In How We Get to Next, the journalist Ajit Niranjan argued that “it’s time for cities to talk about meat.” In the next several decades, Niranjan wrote, obesity and climate change will be two of the most pressing challenges for cities — indeed, leaders are already convening summits around both public health and the environment. Given the success of local government initiatives to promote cycling and curb cigarette smoking, cities could address meat consumption as an issue at the intersection of many factors that will impact the places that we live, and our personal health within them.

That will, undeniably, require instigating a societal sea change. And if we follow the logic that the biggest shifts must happen gradually, the pushback against Appendino’s leap to vegetarianism is understandable. However, Barcelona, as our sister site CityLab Latino recently reported, is dealing a softer blow by declaring itself “veg friendly” and a “friend of vegan and vegetarian culture.” While shying away from a prescriptivist approach to diet, Barcelona will work to establish itself as a convener of information about the meat-free lifestyle: A new meeting space, BCN Veg Point, will bring consumers and entrepreneurs together in discussion, and the city will launch a new app and guide to the local vegan and vegetarian hotspots.

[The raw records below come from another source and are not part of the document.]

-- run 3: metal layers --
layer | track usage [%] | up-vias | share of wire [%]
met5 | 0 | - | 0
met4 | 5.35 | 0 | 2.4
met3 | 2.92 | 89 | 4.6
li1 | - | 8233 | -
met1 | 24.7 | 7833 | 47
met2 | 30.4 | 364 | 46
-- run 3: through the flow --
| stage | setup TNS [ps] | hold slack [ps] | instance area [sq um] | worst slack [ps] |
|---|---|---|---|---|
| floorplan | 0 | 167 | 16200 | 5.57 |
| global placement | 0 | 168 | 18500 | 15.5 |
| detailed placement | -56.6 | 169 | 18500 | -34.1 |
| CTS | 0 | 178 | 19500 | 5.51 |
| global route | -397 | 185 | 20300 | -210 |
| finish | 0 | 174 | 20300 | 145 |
--- config.mk ---
export PLATFORM = sky130hd
export DESIGN_NAME = load_store_unit
export DESIGN_NICKNAME = d
export VERILOG_FILES = /design/src/rtl/lsu_pkg.sv /design/src/rtl/lsu_data_align.sv /design/src/rtl/load_store_unit.sv
export SDC_FILE = /design/constraint.sdc
export NUM_CORES = 1
export LEC_CHECK = 0
export BUFFER_PORTS_ARGS = -buffer_cell sky130_fd_sc_hd__buf_2
export CAP_MARGIN = 20
export CORE_ASPECT_RATIO = 1.75
export CORE_MARGIN = 2
export CORE_UTILIZATION = 40
export DETAILED_ROUTE_END_ITERATION = 8
export PLACE_DENSITY = 0.7
export SYNTH_ARGS = -nofsm -noshare
export SYNTH_HDL_FRONTEND = slang
export SYNTH_SLANG_ARGS = --single-unit
export TNS_END_PERCENT = 20
--- constraint.sdc ---
create_clock -name clk -period 1.9 [get_ports clk]
set_input_delay 0.19 -clock clk [delete_from_list [all_inputs] [get_ports clk]]
set_output_delay 0.19 -clock clk [all_outputs]
set_load 0.01 [all_outputs]
--- src/rtl/lsu_pkg.sv ---
// Shared encodings for the load/store unit: funct3 sizes, FSM states,
// fault codes and the access legality check.
package lsu_pkg;

  localparam logic [2:0] F3_B  = 3'b000;
  localparam logic [2:0] F3_H  = 3'b001;
  localparam logic [2:0] F3_W  = 3'b010;
  localparam logic [2:0] F3_BU = 3'b100;
  localparam logic [2:0] F3_HU = 3'b101;

  typedef enum logic [1:0] {
    ST_IDLE = 2'd0,
    ST_BUS  = 2'd1,
    ST_DONE = 2'd2
  } lsu_state_t;

  typedef enum logic [1:0] {
    FLT_NONE     = 2'b00,
    FLT_MISALIGN = 2'b01,
    FLT_TIMEOUT  = 2'b10,
    FLT_ILLEGAL  = 2'b11
  } lsu_fault_t;

  // Illegal encodings take priority over misalignment.
  function automatic lsu_fault_t access_check(input logic rd, input logic wr,
                                              input logic [2:0] f3,
                                              input logic [1:0] off);
    lsu_fault_t r;
    r = FLT_NONE;
    if (rd && wr)
      r = FLT_ILLEGAL;
    else if (rd && !(f3 inside {F3_B, F3_H, F3_W, F3_BU, F3_HU}))
      r = FLT_ILLEGAL;
    else if (wr && !(f3 inside {F3_B, F3_H, F3_W}))
      r = FLT_ILLEGAL;
    else if ((f3[1:0] == 2'b01 && off[0]) || (f3[1:0] == 2'b10 && off != 2'b00))
      r = FLT_MISALIGN;
    return r;
  endfunction

endpackage

--- src/rtl/lsu_data_align.sv ---
// Combinational lane logic: store byte replication and strobes, and
// load byte/halfword extraction with sign or zero extension.
module lsu_data_align
  import lsu_pkg::*;
(
  input  logic [2:0]  st_funct3,
  input  logic [1:0]  st_off,
  input  logic [31:0] store_data,
  output logic [31:0] wdata,
  output logic [3:0]  wstrb,
  input  logic [2:0]  ld_funct3,
  input  logic [1:0]  ld_off,
  input  logic [31:0] rdata,
  output logic [31:0] ld_value
);

  logic [7:0]  ld_byte;
  logic [15:0] ld_half;

  always_comb begin
    wdata = store_data;
    wstrb = 4'b1111;
    case (st_funct3[1:0])
      2'b00: begin
        wdata = {4{store_data[7:0]}};
        wstrb = 4'b0001 << st_off;
      end
      2'b01: begin
        wdata = {2{store_data[15:0]}};
        wstrb = 4'b0011 << st_off;
      end
      default: ;
    endcase
  end

  always_comb begin
    case (ld_off)
      2'd0:    ld_byte = rdata[7:0];
      2'd1:    ld_byte = rdata[15:8];
      2'd2:    ld_byte = rdata[23:16];
      default: ld_byte = rdata[31:24];
    endcase
    ld_half = ld_off[1] ? rdata[31:16] : rdata[15:0];
    case (ld_funct3)
      F3_B:    ld_value = {{24{ld_byte[7]}}, ld_byte};
      F3_BU:   ld_value = {24'h000000, ld_byte};
      F3_H:    ld_value = {{16{ld_half[15]}}, ld_half};
      F3_HU:   ld_value = {16'h0000, ld_half};
      default: ld_value = rdata;
    endcase
  end

endmodule

--- src/rtl/load_store_unit.sv ---
// Memory-access stage: one req/ack data-memory transaction per EX-stage
// load/store, with pipeline stall, extended load data and fault reporting.
module load_store_unit
  import lsu_pkg::*;
#(
  parameter int unsigned TIMEOUT_CYCLES = 255
) (
  input  logic        clk,
  input  logic        reset,
  input  logic        ex_valid,
  input  logic        mem_read,
  input  logic        mem_write,
  input  logic [2:0]  funct3,
  input  logic [31:0] addr,
  input  logic [31:0] store_data,
  output logic        mem_req,
  output logic        mem_we,
  output logic [31:0] mem_addr,
  output logic [31:0] mem_wdata,
  output logic [3:0]  mem_wstrb,
  input  logic [31:0] mem_rdata,
  input  logic        mem_ack,
  output logic        stall,
  output logic        done,
  output logic [31:0] load_data,
  output logic [1:0]  fault
);

  localparam logic [9:0] CNT_LAST = 10'(TIMEOUT_CYCLES - 1);

  lsu_state_t  state, state_next;
  lsu_fault_t  chk, fault_q;
  logic        op_present;
  logic [9:0]  cnt;
  logic [2:0]  lat_funct3;
  logic [1:0]  lat_off;
  logic [31:0] al_wdata, al_ld_value;
  logic [3:0]  al_wstrb;

  assign op_present = ex_valid & (mem_read | mem_write);
  assign chk        = access_check(mem_read, mem_write, funct3, addr[1:0]);
  assign fault      = fault_q;

  lsu_data_align u_align (
    .st_funct3  (funct3),
    .st_off     (addr[1:0]),
    .store_data (store_data),
    .wdata      (al_wdata),
    .wstrb      (al_wstrb),
    .ld_funct3  (lat_funct3),
    .ld_off     (lat_off),
    .rdata      (mem_rdata),
    .ld_value   (al_ld_value)
  );

  always_ff @(posedge clk) begin
    if (reset) state <= ST_IDLE;
    else       state <= state_next;
  end

  always_comb begin
    state_next = state;
    case (state)
      ST_IDLE: if (op_present) state_next = (chk == FLT_NONE) ? ST_BUS : ST_DONE;
      ST_BUS:  if (mem_ack || cnt == CNT_LAST) state_next = ST_DONE;
      ST_DONE: state_next = ST_IDLE;
      default: state_next = ST_IDLE;
    endcase
  end

  always_comb begin
    done  = (state == ST_DONE);
    stall = !reset && op_present && (state != ST_DONE);
  end

  always_ff @(posedge clk) begin
    if (reset) begin
      mem_req    <= 1'b0;
      mem_we     <= 1'b0;
      mem_addr   <= '0;
      mem_wdata  <= '0;
      mem_wstrb  <= '0;
      load_data  <= '0;
      fault_q    <= FLT_NONE;
      cnt        <= '0;
      lat_funct3 <= '0;
      lat_off    <= '0;
    end else begin
      case (state)
        ST_IDLE: begin
          if (op_present) begin
            if (chk == FLT_NONE) begin
              mem_req    <= 1'b1;
              mem_we     <= mem_write;
              mem_addr   <= {addr[31:2], 2'b00};
              mem_wdata  <= al_wdata;
              mem_wstrb  <= mem_write ? al_wstrb : 4'b0000;
              lat_funct3 <= funct3;
              lat_off    <= addr[1:0];
              cnt        <= '0;
              fault_q    <= FLT_NONE;
            end else begin
              fault_q    <= chk;
              load_data  <= '0;
            end
          end
        end
        ST_BUS: begin
          if (mem_ack) begin
            mem_req <= 1'b0;
            fault_q <= FLT_NONE;
            if (!mem_we) load_data <= al_ld_value;
          end else if (cnt == CNT_LAST) begin
            mem_req   <= 1'b0;
            fault_q   <= FLT_TIMEOUT;
            load_data <= '0;
          end else begin
            cnt <= cnt + 10'd1;
          end
        end
        ST_DONE: fault_q <= FLT_NONE;
        default: ;
      endcase
    end
  end

endmodule

==> results by group <==
Synthesis
  – Cell variety after synth: 51
  – Synth Area in Adders: 1.32%
  – Synth Cell Area: 5710 µm²
  – Synth Instances: 692
  – Simple-Gate Fraction of Synth Area: 19.6%
  – Average size of a mapped cell: 8.25 µm²
  – Compound-Gate Fraction of Synth Area: 21.2%
  – YS warnings: 0
  – Sequential area share after synthesis: 41.7%
  – Synth Area in XOR/XNOR: 0.153%
  – Largest family of logic cells by synthesized area: compound AO/OA/AOI/OAI gates
  – Most common flop cell mapped by yosys: dfxtp_1
  – Asr flop ratio synth: 0%
  – Seq cells post-synth: 119
  – Mux share of post-synthesis cell area: 10.6%
  – Post-synth EDFFs: 0

STA
  – Post-Route Skew: 11.0 ps
  – Slew Limit Headroom: 52.9%
  – Fmax: 551 MHz
  – Final worst setup slack: 84.4 ps
  – Tcrit/Tclk final: 95.6%
  – Fin crit period: 1820 ps
  – Pins Over Slew Limit: 0
  – Final setup viols: 0
  – Slew at the pin with the worst max-slew slack: 707 ps
  – Hold Violations, Final: 0

Cells and area
  – Register area: 2390 µm²
  – Most frequent cells in the layout: 207 x buf_2, 143 x nand2_1, 116 x dfxtp_1, 76 x a21oi_1, 55 x mux2i_1
  – Area of the multi-input gates: 3100 µm²
  – Diode count: 0
  – Fill cells: 1,320
  – Commonest non-fill, non-tap cell in the layout: buf_2
  – Final cell count without fillers: 1,100
  – Final nets: 1,021
  – Area grow syn2layout: 37.6%
  – Share of layout cells above drive strength 1: 33.8%

Global route
  – First-pass GRT wire length: 26,800 µm
  – Vias in the first global route: 5,526
  – Remaining Overflow, GRT: 0
  – GR Util met2: 39.6%
  – Met3 Use GR: 4.87%
  – Global Route Usage Sum: 22.2%
  – Most used routing layer in global routing: met2
  – Initial antenna violation count: 1
  – Met1 Track Usage GR: 24.5%
  – Largest net degree at the start of global routing: 64

Drt
  – Via/cell ratio: 5.30
  – Post-route DRC: 0
  – Vias post-DR: 5,828
  – Drt first pass iters: 4
  – WL final: 17,800 µm
  – Avg WL per Cell: 16.2 µm
  – Final antenna-violating net count: 0
  – Iteration-0 DRC Markers: 255

Power
  – Switch share: 29.5%
  – IR drop worst, VDD: 0.840 mV
  – Power Internal: 5.09 mW
  – NetSw: 2.13 mW
  – Clk pwr share: 43.0%
  – Seq pwr share: 37.0%
  – Power share of the combinational group: 20.0%
  – Pwr Density: 918 nW/µm²
  – Pleak: 3.47 nW

Placed design
  – Pre-CTS WS: -35.7 ps
  – Dpl hpwl: 12,400 µm
  – Input/output buffers: 208
  – Final Wtd Congestion: 0.880
  – Placed Cells: 1,063

Clock network
  – H-tree depth: 4
  – Clk Latency, worst-skew pair: 410 ps
  – CTS tree: yes
  – Clk buf depth: 2
  – Total clock buffers created by CTS: 17
  – Clock transition at path regs: 60 ps
  – Clk sinks: 119
  – Root buf cell: clkbuf_16

Critical path
  – CP delay by family, top: compound AO/OA/AOI/OAI gates
  – CP max-delay cell: dfxtp_2
  – CP max stage delay: 370 ps
  – Critical path cell sequence: and4_2, a41oi_4, a21oi_4, o2111ai_4, clkbuf_16, mux2i_1
  – CP required: 2190 ps
  – CP arrival: 2100 ps
  – Worst-path maximum fanout: 6
  – Startpoint Class: flop
  – Setup CP Type: reg -> reg
  – Worst setup EP type: flop
  – Buf+Inv Stages, Crit Path: 1

Die
  – Starting Density: 41.0%
  – Full die area: 15,300 µm²
  – Core Box Area: 13,900 µm²
  – Ports: 211
  – Width of the die: 94.3 µm
  – Die H: 162 µm
  – Row cnt: 57

Run status
  – Outcome: finished clean

Hold path
  – Hold Crit Class: in -> reg

Run
  – Maxcap violations: 0
routing by layer:
metal | part of all wire, % | vias to the layer above | routed length (µm)
met3 | 5.8 | 47 | 1030
met4 | 3.6 | 0 | 641
li1 | - | 2884 | -
met2 | 52 | 214 | 9360
met5 | 0 | - | 0
met1 | 38 | 2683 | 6810
synth_stat cells (2+ instances only):
cell type | count | area, µm²
nor2_1 | 32 | 120
or3_1 | 3 | 18.8
and3_1 | 2 | 12.5
or4_1 | 6 | 45.0
dfxtp_1 | 119 | 2380
o22ai_1 | 8 | 50.1
nand2_1 | 143 | 537
nand2b_1 | 35 | 219
a21oi_1 | 76 | 380
mux2i_1 | 55 | 551
a31oi_1 | 2 | 12.5
ha_1 | 6 | 75.1
a311oi_1 | 8 | 70.1
nand4_1 | 3 | 18.8
nor2b_1 | 5 | 31.3
buf_6 | 2 | 22.5
inv_1 | 7 | 26.3
clkbuf_1 | 31 | 116
o221ai_1 | 6 | 52.6
o21ai_0 | 27 | 135
nor3_1 | 3 | 15.0
o211ai_1 | 29 | 218
a211oi_1 | 11 | 82.6
buf_2 | 18 | 90.1
nor3b_1 | 6 | 45.0
buf_4 | 4 | 30.0
o2111ai_1 | 4 | 35.0
buf_1 | 4 | 15.0
a21oi_2 | 2 | 17.5
o31ai_1 | 6 | 45.0
mux2_2 | 3 | 33.8
nand3_1 | 7 | 35.0
registers in the layout, summed over array words and instances, names as in the netlist:
name	flops
load_data	32
mem_addr	30
lat_off	2
mem_we	1
state	2
lat_funct3	3
cnt	10
mem_wstrb	4
mem_wdata	32
fault	2
mem_req	1
metrics by stage:
stage	hold WS, ps	power, mW	setup TNS, ps	instance area, µm²	utilization (%)
floorplan	326	3.47	0	5730	-
global placement	430	4.02	0	7130	51.3
detailed placement	435	4.04	-157	7130	51.3
CTS	0.175	7.15	0	7700	55.4
global route	8.29	7.50	-33.3	7860	56.5
finish	14.2	7.21	0	7860	56.5
cell families (layout without fill, tap and decap cells):
group,after synthesis,count (layout)
other,1,2
adders and majority gates,6,6
AOI/OAI and AO/OA,191,191
muxes,59,59
xor gates and xnor gates,1,1
and+or+nand+nor,248,248
DFF,119,119
buffers and inverters,67,297
path summary, 6_finish.rpt:
check	depth (start not counted)	from	slack, ps	end
worst min-delay path	3	addr[2]	10	mem_addr[2]
worst max register to register	6	cnt[4]	80	load_data[1]
worst min register to register	2	mem_wdata[1]	450	mem_wdata[1]
worst max-delay path	6	cnt[4]	80	load_data[1]
layout make-up:
class                   instances  area share, %
clock buffers                  17           5.42
flip-flops and latches        119           30.4
well taps                     177           2.82
clock inverters                15           1.85
repair buffers                257           19.7
multi-input cells             507           39.5
inverters                       8          0.382
worst register-to-register path, delay by kind of cell, from the launching register on:
family | cells | cell delay (ps)
simple gates | 1 | 270
buf+inv | 1 | 280
flops | 1 | 370
compound gates | 3 | 660
mux | 1 | 120
power groups by stage:
stage / clock network [mW] / logic (mW) / registers (mW)
CTS: 3.16 / 1.32 / 2.67
finish: 3.10 / 1.44 / 2.67
global route: 3.27 / 1.55 / 2.68
floorplan: 0 / 0.708 / 2.77
global placement: 0 / 1.31 / 2.72
detailed placement: 0 / 1.31 / 2.72
what timing repair did:
item                                    4_1_cts  5_1_grt
setup buffers                                 0        1
hold buffers                                  0        0
cloned                                        0        4
pin swaps                                     0        3
endpoints found under the setup margin       15       81
gates resized for setup                       2       14
Note: power is estimated with default switching activity, not from simulation.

And like other cities across the world have already done, Barcelona will introduce Meatless Mondays — a global initiative to go veg one day a week, and reduce personal meat consumption by 15 percent. While not a complete cultural overhaul, these small actions will serve as examples of effecting social change through public policy that governments elsewhere could replicate, Rosi Carro, the campaign coordinator for the animal-rights association Libera!, said in CityLab Latino.

And carnivores out there ready to take up arms against any and all meat restrictions, take heart: this week, the people at Impossible Foods won over the heart of New York chef and meat enthusiast David Chang, who was so persuaded by the company’s plant-based burger that is somehow still bloody that he’s adding it to his menu at Momofuku Nishi. If it’s that hard to tell the difference between plant and animal when it’s sandwiched between a roll, there’s hope for the future.